=== PROBLEM STATEMENT ===
The answer is to be an exact copy of the lines below running from the line with "reg [3:0] cnt_s_p;" down to the line with "wire [6:0] xp2_3_a;", both ends included, and nothing more.

START DATA PROVIDED

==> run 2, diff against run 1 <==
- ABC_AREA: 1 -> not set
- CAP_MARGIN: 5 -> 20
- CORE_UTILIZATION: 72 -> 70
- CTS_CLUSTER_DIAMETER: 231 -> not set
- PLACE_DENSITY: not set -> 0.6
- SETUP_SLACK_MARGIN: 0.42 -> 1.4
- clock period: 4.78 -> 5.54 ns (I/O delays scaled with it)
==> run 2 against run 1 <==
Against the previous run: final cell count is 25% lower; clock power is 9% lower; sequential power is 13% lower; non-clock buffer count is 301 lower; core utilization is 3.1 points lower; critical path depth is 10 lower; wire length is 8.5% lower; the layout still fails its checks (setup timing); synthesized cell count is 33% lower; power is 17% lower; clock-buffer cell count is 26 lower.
## EC_TOP
module EC_TOP(
    clk, rst_n, in_valid,
    in_Px, in_Py, in_Qx, in_Qy, in_prime, in_a,
    out_valid, out_Rx, out_Ry
);
input clk, rst_n, in_valid;
input [6-1:0] in_Px, in_Py, in_Qx, in_Qy, in_prime, in_a;
output reg out_valid;
output reg [6-1:0] out_Rx, out_Ry;
localparam S_IDLE = 0;
localparam S_IN_DATA = 1;
localparam S_P_ADD = 2;
localparam S_P_DOU = 3;
localparam S_XR_YR = 4;
localparam S_OUT = 5;
parameter IP_WIDTH = 6;
reg [2:0] current_state, next_state;
reg [3:0] cnt_s_p;
reg [2:0] cnt_xr_yr;
reg [5:0] px_reg;
reg [5:0] py_reg;
reg [5:0] qx_reg;
reg [5:0] qy_reg;
reg [5:0] a_reg;
reg [5:0] prime_reg;
wire [5:0] p_sub_xp;
wire [5:0] p_sub_yp;
wire [5:0] p_sub_xq;
wire [5:0] p_sub_xr;
wire [6:0] xq_xp1;
wire [6:0] yq_yp1;
wire [7:0] xr_w;
wire [6:0] xp2_3_a;
reg [5:0] xr_reg ;
reg [5:0] s_reg;
reg [11:0] mod_in;
wire [5:0] mod_out;
reg [IP_WIDTH-1:0]  IN_2;
wire [IP_WIDTH-1:0] OUT_INV;
reg [5:0] yp2_ip;
wire [6:0] xp_xr1;
wire [11:0]mul_out;
reg [5:0] mul_in1, mul_in2;
wire [6:0] s_xp_xr1_yp1;
always@(posedge clk or negedge rst_n) begin
    if(!rst_n)
        current_state <= S_IDLE;
    else
        current_state <= next_state;
end
always@(*) begin
    case (current_state)
        S_IDLE:    next_state = in_valid? S_IN_DATA:S_IDLE;
        S_IN_DATA: next_state = (px_reg==qx_reg && py_reg==qy_reg)? S_P_DOU:S_P_ADD;
  ...
Size in the first run: roughly 3700 cells after synthesis, roughly 110 flip-flops, about 52 I/O pins, about 25000 sq um of cells after synthesis.
make LEC_CHECK=0 ABC_AREA=1 CAP_MARGIN=20 CORE_MARGIN=2 CORE_UTILIZATION=72 PLACE_DENSITY=0.42 SETUP_SLACK_MARGIN=5.0 SLEW_MARGIN=20 TNS_END_PERCENT=20 finish   # period 62.4 ns
run.sh (not shown) runs the stock make flow with config.mk's settings and CLKGATE_MAP_FILE=.
Change:
ABC_AREA = not set   (was 1)
CORE_UTILIZATION = 40   (was 72)
PLACE_DENSITY = not set   (was 0.42)
SETUP_SLACK_MARGIN = -1.47   (was 5.0)
TNS_END_PERCENT = not set   (was 20)
clock period = 72.4 ns   (was 62.4 ns; I/O delays follow)
Count of clock-buffer cells in the layout is lower by 1.
Synthesized area is lower by 2.5%.
Non-clock buffer count is lower by 167.
First-iteration DRC count is lower by 50%.
Register-to-register slack improved by 1.2 ns.
Final area is lower by 10%.
Setup slack improved by 1.2 ns.
Utilization is lower by 42 points.
module ALUControl(
  input  logic [6:0] funct7,
  input  logic [2:0] funct3,
  input  logic [6:0] opcode,
  output logic [3:0] ALUOp
);
  always_comb begin
    case (opcode)
      7'b0110011: begin  
        case ({funct7, funct3})
          10'b0000000_000: ALUOp = 4'b0000;  
          10'b0100000_000: ALUOp = 4'b0001;  
          10'b0000000_111: ALUOp = 4'b0010;  
          10'b0000000_110: ALUOp = 4'b0011;  
          10'b0000000_100: ALUOp = 4'b0100;  
          10'b0000000_001: ALUOp = 4'b0111;  
          10'b0000000_101: ALUOp = 4'b1000;  
          10'b0100000_101: ALUOp = 4'b1001;  
          default: ALUOp = 4'b1111;
        endcase
      end
      default: ALUOp = 4'b1111;
    endcase
  end
endmodule
## JAM
module JAM (
input CLK,
input RST,
output reg [2:0] W,
output reg [2:0] J,
input [6:0] Cost,
output reg [3:0] MatchCount,
output reg [9:0] MinCost,
output reg Valid );
reg [2:0] n_state;
reg [2:0] c_state;
reg [2:0] max_index;
reg [2:0] max;
reg [2:0] sortlist [0:7];
reg directions [0:7];
reg sortable;
reg [2:0] list_index;
reg [9:0] cost_sum;
reg [9:0] cost_min;
parameter IDLE          = 3'd0,
          CAL_COST      = 3'd1,
          MIN_CONFIRM   = 3'd2,
          MOVE          = 3'd3,
          FIN           = 3'd4
;
always@(posedge CLK or posedge RST) begin
    if (RST) c_state <= IDLE;
    else c_state <= n_state;
end
always@(*) begin
    case(c_state)
        IDLE : n_state = CAL_COST;
        CAL_COST : n_state = (W == 3'd7) ? MIN_CONFIRM : c_state;
        MIN_CONFIRM : n_state = MOVE;
        MOVE : n_state = (sortable == 1'b0) ? FIN : CAL_COST;
        default : n_state = c_state;
    endcase
end
always @(posedge CLK or posedge RST) begin
    if(RST) list_index <= 3'd0;
    else if(n_state == CAL_COST) list_index <= list_index + 3'd1;
    else list_index <= 3'd0;
end
always @(posedge CLK or posedge RST) begin
    if(RST)begin
        sortlist[0] <= 3'd0;
        sortlist[1] <= 3'd1;
        sortlist[2] <= 3'd2;
        sortlist[3] <= 3'd3;
        sortlist[4] <= 3'd4;
        sortlist[5] <= 3'd5;
        sortlist[6] <= 3'd6;
        sortlist[7] <= 3'd7;
    end
    else if(c_state == MOVE && sortable == 1'b1)begin
        if(directions[sortlist[max_index]] == 1'b0)begin
            sortlist[max_index] <= sortlist[max_index-1];
            sortlist[max_index-1] <= sortlist[max_index];
        end
        else if(directions[sortlist[max_index]] == 1'b1)begin
            sortlist[max_index] <= sortlist[max_index+1];
            sortlist[max_index+1] <= sortlist[max_index];
        end
    end
end
always @(posedge CLK or posedge RST) begin
    if(RST)begin
        directions[0] <= 1'b0;
        directions[1] <= 1'b0;
        directions[2] <= 1'b0;
        directions[3] <= 1'b0;
        directions[4] <= 1'b0;
        directions[5] <= 1'b0;
        directions[6] <= 1'b0;
        directions[7] <= 1'b0;
    end
  ...
Size in the first run: ~78 flip-flops, ~30 I/O pins, ~9200 sq um of cells after synthesis.
clock: 6.24 ns
lec_check: 0
cap_margin: 20
core_margin: 2
core_utilization: 72
cts_cluster_diameter: 394
cts_cluster_size: 64
gpl_routability_driven: 0
hold_slack_margin: -0.09
place_density_lb_addon: 0.0
setup_slack_margin: 1.82
slew_margin: 40
run.sh (not shown) runs the stock make flow with config.mk's settings and CLKGATE_MAP_FILE=.
The starting point did not get past 4_1_cts with DPL-0038.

END DATA PROVIDED

=== OUTPUT FOR THIS TASK ===
reg [3:0] cnt_s_p;
reg [2:0] cnt_xr_yr;
reg [5:0] px_reg;
reg [5:0] py_reg;
reg [5:0] qx_reg;
reg [5:0] qy_reg;
reg [5:0] a_reg;
reg [5:0] prime_reg;
wire [5:0] p_sub_xp;
wire [5:0] p_sub_yp;
wire [5:0] p_sub_xq;
wire [5:0] p_sub_xr;
wire [6:0] xq_xp1;
wire [6:0] yq_yp1;
wire [7:0] xr_w;
wire [6:0] xp2_3_a;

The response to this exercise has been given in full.